Core dump when using PyTorch built from sources and setting cudnn.benchmark = True

Danlu_Chan · July 13, 2017, 6:20pm

Hi there,

I was trying to use the weight_norm() in the master branch so I built the bleeding edge version of PyTorch from source.

The error message is as below:

Thread 1 "python" received signal SIGSEGV, Segmentation fault.
0x00007fffd69bba8c in THCudaFree () from /home/user2/.conda/envs/pytorch_master/lib/python3.6/site-packages/torch/lib/libTHC.so.1

So could anyone tell what’s the best practice to build PyTorch from source?

Thanks!

hughperkins · July 14, 2017, 7:18am

What I would do personally is:

follow the instructions at https://github.com/pytorch/pytorch#from-source rigorously, to the letter, copy and paste the entire output, from start to finish, including all commands, output etc, into one ginormous https://gist.github.com
log the issue to github.com/pytorch/pytorch/issues
provide full detail on:
- which OS
- 32-bit/64-bit (by the way, 32-bit almost certainly not supported)
- anything slightly weird/odd/unusual/interesting about your system

Well… I might start by doing the above, but here. So, you started to doing that, but missing:

the ginormous gist of full commands and output
full details on your os, anything weird/unusual/interesting about your system

smth · July 14, 2017, 6:23pm

@Danlu_Chan do you have some small code that can reproduce this issue?

Danlu_Chan · July 17, 2017, 3:18pm

Hi,

I have used the conda virtual environment to build the master branch.

OS: Ubuntu 16.04.2 LTS (GNU/Linux 4.4.0-83-generic x86_64)
Python version: Python3
Driver Version: 375.66

conda create --name pytorch_master
source activate pytorch_master
export CMAKE_PREFIX_PATH=/home/user2/.conda/envs/pytorch_master/
git clone https://github.com/pytorch/pytorch
cd pytorch
conda install numpy pyyaml mkl setuptools cmake gcc cffi
conda install -c soumith magma-cuda80

And if I run python setup.py install directly, it will incur an import error:

Could not find platform independent libraries <prefix>
Could not find platform dependent libraries <exec_prefix>
Consider setting $PYTHONHOME to <prefix>[:<exec_prefix>]
Fatal Python error: Py_Initialize: Unable to get the locale encoding
ImportError: No module named 'encodings'

Current thread 0x00007faeabc48700 (most recent call first):
[1]    12644 abort (core dumped)  python setup.py install

My solution to this is to deactivate the virtual environment and re-enter it again. This time I can install the PyTorch without any problem.

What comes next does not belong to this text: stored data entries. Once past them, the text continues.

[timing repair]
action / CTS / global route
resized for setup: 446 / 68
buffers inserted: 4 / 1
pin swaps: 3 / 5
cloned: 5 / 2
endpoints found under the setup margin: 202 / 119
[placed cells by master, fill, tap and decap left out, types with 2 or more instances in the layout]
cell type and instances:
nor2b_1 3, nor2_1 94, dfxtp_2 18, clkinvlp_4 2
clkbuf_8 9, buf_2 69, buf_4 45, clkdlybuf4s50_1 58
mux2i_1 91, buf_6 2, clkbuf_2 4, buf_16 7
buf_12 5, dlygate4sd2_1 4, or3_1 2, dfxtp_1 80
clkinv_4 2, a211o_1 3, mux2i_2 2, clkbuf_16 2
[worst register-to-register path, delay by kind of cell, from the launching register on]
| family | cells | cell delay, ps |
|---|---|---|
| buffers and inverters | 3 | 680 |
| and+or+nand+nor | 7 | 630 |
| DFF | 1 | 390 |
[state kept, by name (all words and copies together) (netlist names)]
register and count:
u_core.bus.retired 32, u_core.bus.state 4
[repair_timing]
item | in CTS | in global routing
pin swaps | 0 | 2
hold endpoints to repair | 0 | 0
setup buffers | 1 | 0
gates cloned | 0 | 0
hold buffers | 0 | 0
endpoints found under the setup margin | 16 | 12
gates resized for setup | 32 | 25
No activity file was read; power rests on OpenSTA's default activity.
`src/rtl/id_ex_stage_reg.sv`:
```
// ID/EX pipeline register for the 5-stage RV32I core.
// Captures the decoded control bundle and operands, detects load-use hazards
// against the instruction currently in EX, and inserts bubbles on a load-use
// hazard or a taken-branch flush. Also keeps a saturating count of inserted bubbles.
module id_ex_stage_reg #(
    parameter int XLEN  = 32,
    parameter int CNT_W = 16
) (
    input  logic             clk,
    input  logic             rst,
    input  logic             ValidD,
    input  logic             RegWriteD,
    input  logic             ALUSrcD,
    input  logic             MemWriteD,
    input  logic             ResultSrcD,
    input  logic             BranchD,
    input  logic [2:0]       ALUControlD,
    input  logic [XLEN-1:0]  RD1D,
    input  logic [XLEN-1:0]  RD2D,
    input  logic [XLEN-1:0]  ImmExtD,
    input  logic [XLEN-1:0]  PCD,
    input  logic [XLEN-1:0]  PCPlus4D,
    input  logic [4:0]       RS1D,
    input  logic [4:0]       RS2D,
    input  logic [4:0]       RdD,
    input  logic             PCSrcE,
    output logic             ValidE,
    output logic             RegWriteE,
    output logic             ALUSrcE,
    output logic             MemWriteE,
    output logic             ResultSrcE,
    output logic             BranchE,
    output logic [2:0]       ALUControlE,
    output logic [XLEN-1:0]  RD1E,
    output logic [XLEN-1:0]  RD2E,
    output logic [XLEN-1:0]  ImmExtE,
    output logic [XLEN-1:0]  PCE,
    output logic [XLEN-1:0]  PCPlus4E,
    output logic [4:0]       RS1E,
    output logic [4:0]       RS2E,
    output logic [4:0]       RdE,
    output logic             StallF,
    output logic             StallD,
    output logic [CNT_W-1:0] BubbleCnt
);

    typedef struct packed {
        logic            valid;
        logic            reg_write;
        logic            alu_src;
        logic            mem_write;
        logic            result_src;
        logic            branch;
        logic [2:0]      alu_control;
        logic [XLEN-1:0] rd1;
        logic [XLEN-1:0] rd2;
        logic [XLEN-1:0] imm_ext;
        logic [XLEN-1:0] pc;
        logic [XLEN-1:0] pc_plus4;
        logic [4:0]      rs1;
        logic [4:0]      rs2;
        logic [4:0]      rd;
    } ex_bundle_t;

    localparam logic [CNT_W-1:0] CNT_ONE = {{(CNT_W-1){1'b0}}, 1'b1};
    localparam logic [CNT_W-1:0] CNT_MAX = {CNT_W{1'b1}};

    ex_bundle_t       ex_d;
    ex_bundle_t       ex_q;
    logic [CNT_W-1:0] bubble_cnt_d;
    logic [CNT_W-1:0] bubble_cnt_q;
    logic             load_use_s;
    logic             insert_bubble_s;

    // Hazard: a valid load in EX whose non-x0 destination feeds either source of the D instruction.
    // RS2 is compared for every format; I-type false positives only cost a bubble.
    always_comb begin
        load_use_s = ex_q.valid & ex_q.reg_write & ex_q.result_src & (ex_q.rd != 5'd0) & ValidD
                     & ((ex_q.rd == RS1D) | (ex_q.rd == RS2D));
        insert_bubble_s = PCSrcE | load_use_s;
    end

    // A taken branch squashes the D instruction, so it overrides the stall; no stall during reset.
    assign StallF = load_use_s & ~PCSrcE & ~rst;
    assign StallD = load_use_s & ~PCSrcE & ~rst;

    // Next EX contents: an all-zero NOP on flush or bubble, otherwise the decoded instruction.
    always_comb begin
        ex_d = '0;
        if (insert_bubble_s) begin
            ex_d = '0;
        end else begin
            ex_d.valid       = ValidD;
            ex_d.reg_write   = RegWriteD;
            ex_d.alu_src     = ALUSrcD;
            ex_d.mem_write   = MemWriteD;
            ex_d.result_src  = ResultSrcD;
            ex_d.branch      = BranchD;
            ex_d.alu_control = ALUControlD;
            ex_d.rd1         = RD1D;
            ex_d.rd2         = RD2D;
            ex_d.imm_ext     = ImmExtD;
            ex_d.pc          = PCD;
            ex_d.pc_plus4    = PCPlus4D;
            ex_d.rs1         = RS1D;
            ex_d.rs2         = RS2D;
            ex_d.rd          = RdD;
        end
    end

    // Bubble counter: one increment per cycle with a flush and/or load-use, holding at all-ones.
    always_comb begin
        bubble_cnt_d = bubble_cnt_q;
        if (insert_bubble_s && (bubble_cnt_q != CNT_MAX)) begin
            bubble_cnt_d = bubble_cnt_q + CNT_ONE;
        end else begin
            bubble_cnt_d = bubble_cnt_q;
        end
    end

    // Pipeline and counter state, cleared immediately by reset.
    always_ff @(posedge clk or posedge rst) begin
        if (rst) begin
            ex_q         <= '0;
            bubble_cnt_q <= '0;
        end else begin
            ex_q         <= ex_d;
            bubble_cnt_q <= bubble_cnt_d;
        end
    end

    assign ValidE      = ex_q.valid;
    assign RegWriteE   = ex_q.reg_write;
    assign ALUSrcE     = ex_q.alu_src;
    assign MemWriteE   = ex_q.mem_write;
    assign ResultSrcE  = ex_q.result_src;
    assign BranchE     = ex_q.branch;
    assign ALUControlE = ex_q.alu_control;
    assign RD1E        = ex_q.rd1;
    assign RD2E        = ex_q.rd2;
    assign ImmExtE     = ex_q.imm_ext;
    assign PCE         = ex_q.pc;
    assign PCPlus4E    = ex_q.pc_plus4;
    assign RS1E        = ex_q.rs1;
    assign RS2E        = ex_q.rs2;
    assign RdE         = ex_q.rd;
    assign BubbleCnt   = bubble_cnt_q;

endmodule

```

But no matter what program I am trying to run, as long as it uses CudaTensor, it would crash with a segmentation fault as above.

I am wondering if it’s because of the conda virtual envs. If I would like to install the bleeding edge version of python in a virtual env, could you please shed some light on the best way to do this?

Thanks,
Danlu

Danlu_Chan · July 20, 2017, 4:33am

import math
import torch
import torch.nn as nn
import torch.nn.functional as F
from torch.autograd import Variable
import torch.backends.cudnn as cudnn

input = torch.randn(64, 3, 32, 32).cuda()
input_var = Variable(input)

cudnn.benchmark = True

net = nn.Conv2d(3, 24, kernel_size=3, stride=1,
                       padding=1, bias=False).cuda()

net.train()

output_var = net(input_var)

Finally found where the seg fault comes from! It’s because I set cudnn.benchmark = True. Do you have any idea on it?

FYI: I could run v0.12 with the flag cudnn.benchmark = True on the same computer, so the installed cudnn is supposed to not be the problem. Is it possible that something goes wrong when linking to the cudnn lib?

Thanks,
Danlu

smth · July 20, 2017, 5:43am

This is fixed in master. You’ll see it fixed in the next release.

Danlu_Chan · July 20, 2017, 2:24pm

I installed the 0.2+5254846 (master branch) just now but it seems that I still cannot use cudnn.benchmark = True. Am I misunderstanding something?

Thanks for your quick reply!

smth · July 20, 2017, 5:20pm

i ran your script on master, and it didn’t segfault for me. Can you give me a gdb stack-trace if it is crashing for you on the master branch?